Discretization and Learning of Bayesian Networks using Stochastic Search, with Application to Base Realignment and Closure (BRAC)




Hoyt, Pamela J.

Journal Title

Journal ISSN

Volume Title



The need for automated Bayesian Network (BN) construction from data has increased for a variety of reasons. Elicitation of networks from experts can be time consuming and expensive. With large, complex problems, construction of an accurate network, which ‘best’ describe the probability distribution of the training data can be difficult. The learning process is further complicated by missing or incomplete data, and mixed data. In light of these issues BN construction cannot rely on experts alone, rather experts can be used to enhance the network after the automated process. The closer technology comes to building models that reflect the real world the more their power as an inference tool will increase. This research is an empirical approach on determining how well a stochastic search discretizes continuous variables and learns structure. This study also has the added complexity of missing data. Our approach interleaves discretization with a stochastic search process to find a population of solutions for learning BNs. We compared our process to other methods that discretize as a preprocessing step. Learning BN structure as well as the parameters increases in difficulty when the variables are continuous or mixed (both continuous and discrete).
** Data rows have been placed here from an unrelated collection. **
File: flow/config.mk
export PLATFORM = sky130hd
export DESIGN_NAME = SoilMoistureSensor
export DESIGN_NICKNAME = SoilMoistureSensor
export VERILOG_FILES = /design/flow/design.v
export SDC_FILE = /design/flow/constraint.sdc
export NUM_CORES = 4
export LEC_CHECK = 1
export CORE_AREA = 10 10 79 79
export DIE_AREA = 0 0 89 89
File: flow/constraint.sdc
current_design SoilMoistureSensor

set clk_period 1.5
set clk_io_pct 0.2

create_clock -name clk0 -period $clk_period [get_ports {clk}]

set non_clock_inputs [all_inputs -no_clocks]
set_input_delay [expr $clk_period * $clk_io_pct] -clock clk0 $non_clock_inputs
set_output_delay [expr $clk_period * $clk_io_pct] -clock clk0 [all_outputs]
File: flow/design.v
module SoilMoistureSensor(
  input clk,      
  input rst,      
  output reg sensor_data  
);
  reg [15:0] counter;      
  reg sensor_output;       
  parameter THRESHOLD = 8'h7F;  
  always @(posedge clk or posedge rst) begin
    if (rst) begin
      counter <= 16'h0000;   
      sensor_output <= 1'b0;  
    end else begin
      if (counter < THRESHOLD) begin
        counter <= counter + 1'b1;     
        sensor_output <= 1'b0;         
      end else begin
        counter <= 16'h0000;           
        sensor_output <= 1'b1;         
      end
    end
  end
  assign sensor_data = sensor_output;   
endmodule
File: flow/run.sh
#!/bin/bash
# OpenROAD 26Q1-2900-gdf79404cd8, Yosys 0.63+post, stock flow scripts
make -C /OpenROAD-flow-scripts/flow DESIGN_CONFIG=/design/flow/config.mk WORK_HOME=/design/flow/orfs finish
==> flow_summary.yaml <==
# physical design summary
placement:
  dpl_worst_slack_ns: 0.160
  io_buffers: 2
  hpwl_um: 619
  gp_congestion: 0.688
timing:
  drv_slew: 0
  fin_setup_tns_ns: 0
  clock_skew_ns: 0.000903
  max_freq_ghz: 0.746
  hold_ws_ns: 0.355
  hold_viol_final: 0
  post-route-min-period_ns: 1.34
  setup_slack_ns: 0.159
  rsz0062_at_grt: "no"
  finalClockPeriodUsage: 0.894
  final-setup-viol-count: 0
setup_path:
  worst-setup-path-type: "reg -> reg"
  worstSetupEndpointType: "flop"
  crit_path_max_fanout: 6
  critPathArrivalTime_ns: 1.45
  worst_setup_path_start_kind: "flop"
  cp.required_ns: 1.61
detailed_routing:
  avgRoutedWirePerCell_um: 6.87
  ant_nets: 0
  vias: 367
  drtIter0Drc: 38
  antenna_cells: 0
  totalWireLength_um: 797
  dr.pass1.iters: 2
  drcViolationCount: 0
  viasPerCell: 3.16
floorplan:
  coreArea_sq_mm: 0.00466
  fp.dieW_um: 89
  pin_count: 3
  fp-utilization: 0.139
  core.rowCount: 25
  dieArea_sq_mm: 0.00792
  die_y_um: 89
run_status:
  status: "finished, final reports clean"
power:
  p_leak_nw: 0.314
  peakVddDrop_mv: 0.487
  cellPowerDensity_mw_per_mm2: 1000
  p_total_uw: 815
cells_and_area:
  final_common_cell: "dfrtp_1"
  lay_top_cells: "dfrtp_1 (17), conb_1 (8), nor2_1 (4)"
  seq_area_sq_um: 425
  layout.area.comb_sq_um: 243
  fillers: 489
  area_delta_synth_final_pct: 26.0
  layout-drive-gt1-share: 0.161
clocking:
  cts_buffer_depth: 2
  cts_setup_buffers: 0
  ctsResizeCount: 0
  cts_tree: "built"
  cts_hold_buffers: 0
  numCtsBuffers: 3
  clkTransAtPathRegs_ns: 0.06
  cts_root_buf: "clkbuf_8"
  cts_max_level: 1
  clk_latency_ns: 0.24
  numClockSinks: 17
grt:
  grtUsageTotal: 0.0254
  grt_pass1_wl_um: 1630
  gr-total-overflow: 0
  first_global_vias: 354
  grt_max_degree: 18
  antenna_found_initial: 0
flow_run:
  drv_cap: 0
  tool_warnings: 25
logic_synthesis:
  syn_inst: 48
  yosysTopAreaCellShare: 0.659
  yosys-top-cells-area: "dfrtp_1 (66%), nor4_4 (3.3%), nand3_4 (2.7%)"
  yosys_area_sq_um: 646
  netlist.top_cell.by_area: "dfrtp_1"
  syn-cell-area_sq_um: 646
  ys_cells: 48
  synth_cell_types: 21
  ys_ff: 17
  yosysSeqAreaShare: 0.659
  avgSynthCellArea_sq_um: 13.5
  yosys_warnings: 2
min_path:
  worstHoldPathType: "in -> async"
## flip-flops by register name, indices dropped and copies added (netlist names)
signal and cells:
counter 16, sensor_output 1
## worst max-delay path, stage by stage, from the launching register on
cell and delay (ns):
dfrtp_1 0.40, ha_1 0.24, nand3_1 0.09, nor2_1 0.36
nor3b_1 0.11
## cells by family after synthesis
kind of cell / count (synthesis) / synth area share
simple gates: 21 / 0.227
flops: 17 / 0.659
compound gates: 4 / 0.0426
xor+xnor: 3 / 0.0407
buf+inv: 1 / 0.00581
fa+ha+maj: 1 / 0.0194
other cells: 1 / 0.00581
## synthesized netlist by cell type
library cell	instances
nor4_2	1
a21oi_1	1
ha_1	1
a211oi_2	1
nor3_1	3
xnor2_1	1
nor3b_1	1
nand3_1	3
nand3_4	1
nand2_1	2
conb_1	1
inv_1	1
xor2_1	2
nand4_1	1
or2_1	1
or3_1	2
nand3_2	1
nor4_4	1
nor2_1	4
dfrtp_1	17
o21ai_0	2
## layout make-up
class | instances | area share
well taps | 54 | 0.0831
flip-flops and latches | 17 | 0.523
clock buffers | 3 | 0.0508
clock inverters | 1 | 0.00615
repair buffers | 3 | 0.0338
inverters | 1 | 0.00462
multi-input cells | 37 | 0.298
## where the power goes
group / switching [mW] / internal, mW
Combinational: 0.0132 / 0.00673
Clock: 0.136 / 0.184
Sequential: 0.00574 / 0.470
Total: 0.155 / 0.660
## path summary, 6_finish.rpt
path,startpoint,endpoint,slack (ns),depth (start not counted)
worst max-delay path,counter[0],counter[1],0.16,4
worst max register to register,counter[0],counter[1],0.16,4
worst min register to register,counter[0],counter[0],0.52,1
min in group clk0,counter[0],counter[0],0.52,1
worst min-delay path,rst,counter[7],0.35,3
max in group asynchronous,rst,counter[0],0.97,3
## per-layer routing
layer  routed length, um  share of wire  global-route usage
met1                 386           0.48              0.0318
met2                 339           0.43              0.0366
met3                  62          0.078              0.0165
met4                   9          0.011             0.00434
met5                   0              0                   0
## stage by stage
step           std cells  cell area, sq um  utilization
2_1_floorplan         55               672            -
3_3_place_gp         112               767        0.165
3_5_place_dp         112               767        0.165
4_1_cts              116               813        0.174
5_1_grt              116               813        0.174
6_report             116               813        0.174
Power and IR drop assume default switching activity.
Real world datasets are not generally discrete and missing data is common. Continuous variables are often discretized in order to use one of the established and well-known learning algorithms. Therefore, to handle the continuous variable the two common approaches are to apply a discretization method or use one of the families of parametric distributions. The novel approach we developed is a dynamic process that interleaves partitioning of continuous variables with learning using a stochastic search method called PopMCMC. We applied our new methodology to data from the U.S. Army’s recent Base Realignment and Closure (BRAC) study from 1988 to 1995, which consists primarily of both continuous and discrete variables complicated by missing data. The desired outcome was to develop a method to model the BRAC data as a BN. A BN offered a natural way to represent the uncertainties associated with the data and would then permit us to make queries relevant to the BRAC decision making issues.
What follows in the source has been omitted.